Exercise. Below are entries; print them exactly from the first line through the one containing "## layout make-up".

= Beginning of Section =

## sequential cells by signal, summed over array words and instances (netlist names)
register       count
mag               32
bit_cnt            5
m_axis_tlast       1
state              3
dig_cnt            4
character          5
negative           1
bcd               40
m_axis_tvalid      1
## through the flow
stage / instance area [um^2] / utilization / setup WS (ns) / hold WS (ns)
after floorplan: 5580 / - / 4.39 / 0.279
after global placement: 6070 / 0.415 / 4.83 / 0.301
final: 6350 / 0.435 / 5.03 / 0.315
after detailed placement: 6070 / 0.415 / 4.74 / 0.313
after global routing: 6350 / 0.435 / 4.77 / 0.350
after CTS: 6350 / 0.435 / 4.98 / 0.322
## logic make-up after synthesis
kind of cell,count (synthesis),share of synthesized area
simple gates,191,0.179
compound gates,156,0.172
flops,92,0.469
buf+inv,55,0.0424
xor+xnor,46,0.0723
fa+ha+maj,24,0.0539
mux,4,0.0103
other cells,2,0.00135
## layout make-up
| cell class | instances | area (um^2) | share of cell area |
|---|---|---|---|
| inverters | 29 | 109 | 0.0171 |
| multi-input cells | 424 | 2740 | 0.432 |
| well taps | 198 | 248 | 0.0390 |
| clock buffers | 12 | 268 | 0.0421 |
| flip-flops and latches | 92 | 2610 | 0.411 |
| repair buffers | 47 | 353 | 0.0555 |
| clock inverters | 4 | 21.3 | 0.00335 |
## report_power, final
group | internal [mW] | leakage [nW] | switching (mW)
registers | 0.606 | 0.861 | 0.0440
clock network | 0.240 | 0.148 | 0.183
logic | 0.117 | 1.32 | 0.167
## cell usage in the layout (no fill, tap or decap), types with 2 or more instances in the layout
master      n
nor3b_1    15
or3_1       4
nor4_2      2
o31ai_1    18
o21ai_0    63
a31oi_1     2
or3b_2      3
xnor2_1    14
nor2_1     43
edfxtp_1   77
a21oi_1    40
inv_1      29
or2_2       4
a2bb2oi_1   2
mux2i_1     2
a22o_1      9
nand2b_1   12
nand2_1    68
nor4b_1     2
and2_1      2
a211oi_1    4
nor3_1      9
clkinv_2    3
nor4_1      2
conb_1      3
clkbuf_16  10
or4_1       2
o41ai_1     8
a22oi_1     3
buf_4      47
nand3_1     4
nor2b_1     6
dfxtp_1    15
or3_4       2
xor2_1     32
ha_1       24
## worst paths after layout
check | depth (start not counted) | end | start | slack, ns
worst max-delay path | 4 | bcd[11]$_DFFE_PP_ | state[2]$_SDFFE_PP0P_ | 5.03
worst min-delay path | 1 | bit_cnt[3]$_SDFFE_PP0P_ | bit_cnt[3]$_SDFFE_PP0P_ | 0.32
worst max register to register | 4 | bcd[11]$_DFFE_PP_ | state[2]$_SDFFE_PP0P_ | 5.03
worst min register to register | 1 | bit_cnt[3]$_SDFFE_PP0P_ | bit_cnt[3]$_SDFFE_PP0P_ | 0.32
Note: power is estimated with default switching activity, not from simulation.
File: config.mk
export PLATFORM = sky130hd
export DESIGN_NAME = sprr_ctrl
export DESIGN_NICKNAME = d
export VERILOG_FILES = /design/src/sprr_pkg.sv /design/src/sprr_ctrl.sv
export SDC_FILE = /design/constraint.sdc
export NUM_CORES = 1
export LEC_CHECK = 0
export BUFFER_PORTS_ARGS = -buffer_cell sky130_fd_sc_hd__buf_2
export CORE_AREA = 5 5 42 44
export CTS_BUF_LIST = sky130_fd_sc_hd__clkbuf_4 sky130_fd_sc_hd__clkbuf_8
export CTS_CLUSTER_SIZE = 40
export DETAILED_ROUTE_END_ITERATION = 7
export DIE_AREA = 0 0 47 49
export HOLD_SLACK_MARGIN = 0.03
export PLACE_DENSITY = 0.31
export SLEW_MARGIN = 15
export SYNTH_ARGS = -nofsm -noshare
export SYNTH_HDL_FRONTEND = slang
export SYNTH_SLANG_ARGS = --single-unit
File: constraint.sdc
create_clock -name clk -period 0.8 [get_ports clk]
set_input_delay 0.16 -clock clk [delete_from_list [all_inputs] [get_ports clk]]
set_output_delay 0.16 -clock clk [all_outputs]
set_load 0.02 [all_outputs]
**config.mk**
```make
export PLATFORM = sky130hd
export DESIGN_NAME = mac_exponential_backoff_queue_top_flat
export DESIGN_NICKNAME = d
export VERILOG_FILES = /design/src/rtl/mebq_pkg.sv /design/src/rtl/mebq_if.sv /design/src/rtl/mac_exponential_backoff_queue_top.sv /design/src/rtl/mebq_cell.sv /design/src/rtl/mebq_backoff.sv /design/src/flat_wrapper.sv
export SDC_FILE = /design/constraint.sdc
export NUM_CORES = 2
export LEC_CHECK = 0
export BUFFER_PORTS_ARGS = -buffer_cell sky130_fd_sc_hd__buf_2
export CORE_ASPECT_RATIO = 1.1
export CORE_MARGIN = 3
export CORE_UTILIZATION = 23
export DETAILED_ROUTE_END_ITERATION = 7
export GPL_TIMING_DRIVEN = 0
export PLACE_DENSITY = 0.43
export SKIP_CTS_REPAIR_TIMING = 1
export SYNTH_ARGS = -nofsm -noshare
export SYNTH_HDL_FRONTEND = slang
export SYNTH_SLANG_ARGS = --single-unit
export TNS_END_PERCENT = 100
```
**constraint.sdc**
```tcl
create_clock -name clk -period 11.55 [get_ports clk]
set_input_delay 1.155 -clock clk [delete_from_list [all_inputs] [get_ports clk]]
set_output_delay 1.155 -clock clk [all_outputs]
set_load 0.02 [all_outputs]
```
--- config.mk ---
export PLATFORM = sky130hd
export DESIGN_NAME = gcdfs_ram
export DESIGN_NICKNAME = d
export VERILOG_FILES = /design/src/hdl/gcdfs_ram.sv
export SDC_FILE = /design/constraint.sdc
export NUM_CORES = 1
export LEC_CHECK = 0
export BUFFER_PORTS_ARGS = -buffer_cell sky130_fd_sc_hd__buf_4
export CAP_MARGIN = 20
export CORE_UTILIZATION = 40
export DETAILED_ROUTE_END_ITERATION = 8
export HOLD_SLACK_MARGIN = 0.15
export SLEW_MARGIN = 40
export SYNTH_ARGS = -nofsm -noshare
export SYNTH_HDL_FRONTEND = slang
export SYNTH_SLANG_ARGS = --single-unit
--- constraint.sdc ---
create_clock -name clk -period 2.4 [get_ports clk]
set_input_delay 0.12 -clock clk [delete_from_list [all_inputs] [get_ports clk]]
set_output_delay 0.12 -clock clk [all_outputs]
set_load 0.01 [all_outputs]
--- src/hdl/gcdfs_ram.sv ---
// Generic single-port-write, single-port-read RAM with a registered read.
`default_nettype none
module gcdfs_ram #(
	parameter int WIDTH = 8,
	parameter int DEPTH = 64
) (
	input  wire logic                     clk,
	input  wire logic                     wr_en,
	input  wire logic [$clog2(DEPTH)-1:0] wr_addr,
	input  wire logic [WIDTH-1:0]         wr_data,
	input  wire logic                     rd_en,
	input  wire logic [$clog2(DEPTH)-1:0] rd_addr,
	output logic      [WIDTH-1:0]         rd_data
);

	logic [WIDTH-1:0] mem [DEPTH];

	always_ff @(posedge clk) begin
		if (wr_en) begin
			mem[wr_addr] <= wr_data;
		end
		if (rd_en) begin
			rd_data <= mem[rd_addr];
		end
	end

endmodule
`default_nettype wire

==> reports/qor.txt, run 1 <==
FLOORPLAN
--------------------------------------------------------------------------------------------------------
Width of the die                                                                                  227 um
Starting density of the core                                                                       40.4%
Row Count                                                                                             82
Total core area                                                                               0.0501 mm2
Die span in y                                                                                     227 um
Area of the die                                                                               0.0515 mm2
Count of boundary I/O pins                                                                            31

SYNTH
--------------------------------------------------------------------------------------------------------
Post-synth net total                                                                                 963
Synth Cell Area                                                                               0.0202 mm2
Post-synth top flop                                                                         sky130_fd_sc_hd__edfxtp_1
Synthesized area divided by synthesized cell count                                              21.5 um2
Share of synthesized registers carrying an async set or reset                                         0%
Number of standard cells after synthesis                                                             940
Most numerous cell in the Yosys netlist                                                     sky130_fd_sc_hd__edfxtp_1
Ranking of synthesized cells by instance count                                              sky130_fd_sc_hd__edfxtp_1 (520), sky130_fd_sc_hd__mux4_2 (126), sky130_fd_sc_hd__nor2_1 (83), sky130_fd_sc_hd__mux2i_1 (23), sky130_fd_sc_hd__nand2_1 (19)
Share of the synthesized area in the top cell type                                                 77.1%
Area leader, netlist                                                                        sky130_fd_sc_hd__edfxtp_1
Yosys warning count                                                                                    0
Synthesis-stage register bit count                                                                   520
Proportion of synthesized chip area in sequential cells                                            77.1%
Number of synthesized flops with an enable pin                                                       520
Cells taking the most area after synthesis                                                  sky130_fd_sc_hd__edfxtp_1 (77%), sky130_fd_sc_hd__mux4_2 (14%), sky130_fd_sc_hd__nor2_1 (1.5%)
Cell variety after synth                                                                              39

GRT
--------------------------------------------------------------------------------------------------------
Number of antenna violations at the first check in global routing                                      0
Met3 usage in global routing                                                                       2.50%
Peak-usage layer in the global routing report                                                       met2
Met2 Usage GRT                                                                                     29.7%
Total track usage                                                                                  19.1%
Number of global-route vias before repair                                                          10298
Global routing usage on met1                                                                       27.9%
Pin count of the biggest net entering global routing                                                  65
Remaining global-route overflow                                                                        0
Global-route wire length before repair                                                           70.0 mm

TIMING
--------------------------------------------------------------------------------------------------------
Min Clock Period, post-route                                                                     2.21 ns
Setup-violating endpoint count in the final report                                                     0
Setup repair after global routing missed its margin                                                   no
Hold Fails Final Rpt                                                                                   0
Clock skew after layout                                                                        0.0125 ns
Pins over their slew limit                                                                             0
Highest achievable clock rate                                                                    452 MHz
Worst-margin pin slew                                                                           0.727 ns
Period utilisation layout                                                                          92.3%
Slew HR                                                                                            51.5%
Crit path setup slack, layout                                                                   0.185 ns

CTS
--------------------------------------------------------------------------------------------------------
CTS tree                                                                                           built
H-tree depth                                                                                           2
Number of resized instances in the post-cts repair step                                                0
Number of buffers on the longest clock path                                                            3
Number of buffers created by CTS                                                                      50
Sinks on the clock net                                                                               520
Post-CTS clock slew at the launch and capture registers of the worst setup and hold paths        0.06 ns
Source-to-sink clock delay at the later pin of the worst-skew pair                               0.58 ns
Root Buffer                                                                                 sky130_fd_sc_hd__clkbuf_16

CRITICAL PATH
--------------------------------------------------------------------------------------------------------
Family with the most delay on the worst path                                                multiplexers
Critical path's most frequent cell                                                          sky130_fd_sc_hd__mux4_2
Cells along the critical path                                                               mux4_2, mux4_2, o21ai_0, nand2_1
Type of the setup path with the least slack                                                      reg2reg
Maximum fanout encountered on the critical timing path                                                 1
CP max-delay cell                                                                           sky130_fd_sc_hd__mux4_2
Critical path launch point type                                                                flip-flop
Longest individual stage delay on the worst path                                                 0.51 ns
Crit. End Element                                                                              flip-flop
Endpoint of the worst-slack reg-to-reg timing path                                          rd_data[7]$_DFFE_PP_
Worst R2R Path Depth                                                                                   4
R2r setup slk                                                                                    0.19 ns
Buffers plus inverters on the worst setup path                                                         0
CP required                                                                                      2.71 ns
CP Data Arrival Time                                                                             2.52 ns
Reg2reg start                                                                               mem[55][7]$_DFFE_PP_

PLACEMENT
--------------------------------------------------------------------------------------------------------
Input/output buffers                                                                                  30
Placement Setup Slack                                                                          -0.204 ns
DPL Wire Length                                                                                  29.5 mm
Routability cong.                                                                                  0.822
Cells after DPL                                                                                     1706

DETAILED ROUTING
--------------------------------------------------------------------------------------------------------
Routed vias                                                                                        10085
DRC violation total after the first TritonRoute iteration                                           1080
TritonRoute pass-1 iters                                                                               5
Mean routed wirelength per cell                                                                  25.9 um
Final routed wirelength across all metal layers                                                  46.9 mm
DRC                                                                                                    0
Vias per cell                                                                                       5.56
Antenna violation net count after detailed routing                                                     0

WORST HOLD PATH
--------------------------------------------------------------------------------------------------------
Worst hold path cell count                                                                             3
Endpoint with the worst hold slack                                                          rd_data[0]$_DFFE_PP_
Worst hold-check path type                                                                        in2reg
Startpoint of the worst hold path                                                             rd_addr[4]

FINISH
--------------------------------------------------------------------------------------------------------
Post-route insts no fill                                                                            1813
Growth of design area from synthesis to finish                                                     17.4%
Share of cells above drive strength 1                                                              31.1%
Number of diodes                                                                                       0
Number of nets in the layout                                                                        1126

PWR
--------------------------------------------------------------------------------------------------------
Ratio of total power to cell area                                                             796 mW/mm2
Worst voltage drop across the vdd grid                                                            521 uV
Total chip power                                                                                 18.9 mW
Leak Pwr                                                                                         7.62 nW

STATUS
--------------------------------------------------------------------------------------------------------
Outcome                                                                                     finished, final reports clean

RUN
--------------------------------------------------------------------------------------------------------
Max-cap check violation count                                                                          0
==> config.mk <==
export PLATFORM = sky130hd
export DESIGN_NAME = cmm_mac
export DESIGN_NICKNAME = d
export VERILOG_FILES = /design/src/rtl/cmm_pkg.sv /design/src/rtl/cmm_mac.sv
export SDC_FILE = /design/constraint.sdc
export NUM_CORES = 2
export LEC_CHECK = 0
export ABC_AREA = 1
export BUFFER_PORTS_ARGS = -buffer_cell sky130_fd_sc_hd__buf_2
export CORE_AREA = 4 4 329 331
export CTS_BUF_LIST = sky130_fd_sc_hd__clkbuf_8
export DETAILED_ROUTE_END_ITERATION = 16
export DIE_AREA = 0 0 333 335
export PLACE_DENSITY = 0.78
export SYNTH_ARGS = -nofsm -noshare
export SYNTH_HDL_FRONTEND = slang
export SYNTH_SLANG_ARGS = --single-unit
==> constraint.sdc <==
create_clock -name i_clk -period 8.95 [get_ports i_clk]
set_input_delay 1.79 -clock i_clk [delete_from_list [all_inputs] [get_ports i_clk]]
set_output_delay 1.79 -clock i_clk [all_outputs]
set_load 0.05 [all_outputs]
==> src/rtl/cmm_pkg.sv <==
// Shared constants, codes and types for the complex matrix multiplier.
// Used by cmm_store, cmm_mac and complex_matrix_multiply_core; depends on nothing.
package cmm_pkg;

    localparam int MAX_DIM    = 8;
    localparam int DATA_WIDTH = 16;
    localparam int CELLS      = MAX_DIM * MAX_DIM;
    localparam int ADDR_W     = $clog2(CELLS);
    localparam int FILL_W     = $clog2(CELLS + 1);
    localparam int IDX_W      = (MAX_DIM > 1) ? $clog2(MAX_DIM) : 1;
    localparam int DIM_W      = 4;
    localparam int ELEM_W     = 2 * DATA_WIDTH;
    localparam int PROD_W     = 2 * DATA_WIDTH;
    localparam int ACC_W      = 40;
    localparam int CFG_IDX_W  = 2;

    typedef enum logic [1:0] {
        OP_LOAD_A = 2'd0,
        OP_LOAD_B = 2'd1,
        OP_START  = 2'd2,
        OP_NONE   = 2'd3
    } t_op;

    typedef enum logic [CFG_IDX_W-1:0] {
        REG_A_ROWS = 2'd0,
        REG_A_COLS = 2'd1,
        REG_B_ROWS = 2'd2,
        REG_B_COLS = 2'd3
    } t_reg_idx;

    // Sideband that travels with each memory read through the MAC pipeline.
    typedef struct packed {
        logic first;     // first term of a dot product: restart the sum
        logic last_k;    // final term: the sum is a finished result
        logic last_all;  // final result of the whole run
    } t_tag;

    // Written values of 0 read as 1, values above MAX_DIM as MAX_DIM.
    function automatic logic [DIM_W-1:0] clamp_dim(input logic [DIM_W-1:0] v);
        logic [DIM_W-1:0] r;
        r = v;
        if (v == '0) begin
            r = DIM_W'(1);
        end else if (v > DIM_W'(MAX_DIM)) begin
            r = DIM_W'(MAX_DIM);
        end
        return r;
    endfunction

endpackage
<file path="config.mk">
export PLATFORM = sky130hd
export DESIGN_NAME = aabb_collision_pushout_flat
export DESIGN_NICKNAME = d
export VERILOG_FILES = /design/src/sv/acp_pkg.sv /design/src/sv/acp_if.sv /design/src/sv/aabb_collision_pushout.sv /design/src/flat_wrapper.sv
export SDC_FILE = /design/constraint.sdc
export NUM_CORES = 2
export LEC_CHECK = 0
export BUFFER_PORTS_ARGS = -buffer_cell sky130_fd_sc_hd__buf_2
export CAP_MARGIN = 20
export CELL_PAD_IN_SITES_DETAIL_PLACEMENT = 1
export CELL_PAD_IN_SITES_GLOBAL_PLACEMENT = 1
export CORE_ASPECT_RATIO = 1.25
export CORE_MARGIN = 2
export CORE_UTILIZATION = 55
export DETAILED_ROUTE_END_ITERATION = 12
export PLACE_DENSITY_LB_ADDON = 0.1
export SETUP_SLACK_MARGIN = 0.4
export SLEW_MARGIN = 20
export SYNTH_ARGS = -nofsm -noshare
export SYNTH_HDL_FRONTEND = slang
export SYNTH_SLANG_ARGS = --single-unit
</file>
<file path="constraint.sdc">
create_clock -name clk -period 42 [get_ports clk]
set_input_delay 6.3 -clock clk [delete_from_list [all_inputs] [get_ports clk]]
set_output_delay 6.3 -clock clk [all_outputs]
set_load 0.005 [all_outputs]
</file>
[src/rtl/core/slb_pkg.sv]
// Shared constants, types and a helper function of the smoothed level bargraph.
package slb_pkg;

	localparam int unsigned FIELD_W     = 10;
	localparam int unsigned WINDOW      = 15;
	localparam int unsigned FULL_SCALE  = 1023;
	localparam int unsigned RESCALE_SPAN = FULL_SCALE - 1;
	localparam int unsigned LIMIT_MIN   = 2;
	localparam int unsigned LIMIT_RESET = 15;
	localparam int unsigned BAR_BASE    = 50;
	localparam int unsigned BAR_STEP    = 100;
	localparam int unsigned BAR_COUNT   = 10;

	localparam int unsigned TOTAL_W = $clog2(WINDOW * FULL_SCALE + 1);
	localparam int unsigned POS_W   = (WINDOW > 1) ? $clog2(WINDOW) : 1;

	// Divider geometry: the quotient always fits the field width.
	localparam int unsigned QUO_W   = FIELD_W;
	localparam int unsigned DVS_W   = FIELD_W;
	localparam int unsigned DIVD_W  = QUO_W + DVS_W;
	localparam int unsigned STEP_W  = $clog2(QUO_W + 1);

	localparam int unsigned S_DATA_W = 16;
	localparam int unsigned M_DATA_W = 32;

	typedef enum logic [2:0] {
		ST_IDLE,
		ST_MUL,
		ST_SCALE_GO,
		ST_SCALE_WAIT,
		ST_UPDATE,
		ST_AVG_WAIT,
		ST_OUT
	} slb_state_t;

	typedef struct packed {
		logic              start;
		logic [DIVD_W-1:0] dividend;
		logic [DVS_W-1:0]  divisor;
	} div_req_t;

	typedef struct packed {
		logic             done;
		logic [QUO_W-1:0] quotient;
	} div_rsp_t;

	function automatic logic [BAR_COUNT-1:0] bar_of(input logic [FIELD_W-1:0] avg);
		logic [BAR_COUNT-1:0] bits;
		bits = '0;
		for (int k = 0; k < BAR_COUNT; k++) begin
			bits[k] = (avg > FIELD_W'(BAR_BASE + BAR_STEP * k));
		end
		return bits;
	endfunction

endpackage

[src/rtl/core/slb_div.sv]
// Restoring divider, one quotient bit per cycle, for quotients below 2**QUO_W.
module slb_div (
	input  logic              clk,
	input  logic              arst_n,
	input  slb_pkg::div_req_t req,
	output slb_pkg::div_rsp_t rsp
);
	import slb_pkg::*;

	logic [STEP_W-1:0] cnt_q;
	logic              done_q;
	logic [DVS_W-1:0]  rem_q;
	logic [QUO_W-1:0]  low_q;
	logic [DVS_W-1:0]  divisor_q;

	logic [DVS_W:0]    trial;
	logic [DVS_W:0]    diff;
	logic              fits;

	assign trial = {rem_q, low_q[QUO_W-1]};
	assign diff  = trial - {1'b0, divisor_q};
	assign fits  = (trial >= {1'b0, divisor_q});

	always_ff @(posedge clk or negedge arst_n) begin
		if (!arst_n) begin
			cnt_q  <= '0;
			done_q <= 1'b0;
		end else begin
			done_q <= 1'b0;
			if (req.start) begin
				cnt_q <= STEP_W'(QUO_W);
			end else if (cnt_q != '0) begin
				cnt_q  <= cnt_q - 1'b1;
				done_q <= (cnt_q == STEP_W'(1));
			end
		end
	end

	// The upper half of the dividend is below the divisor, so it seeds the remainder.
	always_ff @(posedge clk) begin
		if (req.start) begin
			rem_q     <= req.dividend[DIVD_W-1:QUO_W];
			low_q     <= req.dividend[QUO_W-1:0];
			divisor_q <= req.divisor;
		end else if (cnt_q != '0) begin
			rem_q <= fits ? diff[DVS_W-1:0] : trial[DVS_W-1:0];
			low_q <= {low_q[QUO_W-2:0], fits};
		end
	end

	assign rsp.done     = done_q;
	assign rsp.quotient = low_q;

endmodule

= End of Section =

Output below.
## sequential cells by signal, summed over array words and instances (netlist names)
register       count
mag               32
bit_cnt            5
m_axis_tlast       1
state              3
dig_cnt            4
character          5
negative           1
bcd               40
m_axis_tvalid      1
## through the flow
stage / instance area [um^2] / utilization / setup WS (ns) / hold WS (ns)
after floorplan: 5580 / - / 4.39 / 0.279
after global placement: 6070 / 0.415 / 4.83 / 0.301
final: 6350 / 0.435 / 5.03 / 0.315
after detailed placement: 6070 / 0.415 / 4.74 / 0.313
after global routing: 6350 / 0.435 / 4.77 / 0.350
after CTS: 6350 / 0.435 / 4.98 / 0.322
## logic make-up after synthesis
kind of cell,count (synthesis),share of synthesized area
simple gates,191,0.179
compound gates,156,0.172
flops,92,0.469
buf+inv,55,0.0424
xor+xnor,46,0.0723
fa+ha+maj,24,0.0539
mux,4,0.0103
other cells,2,0.00135
## layout make-up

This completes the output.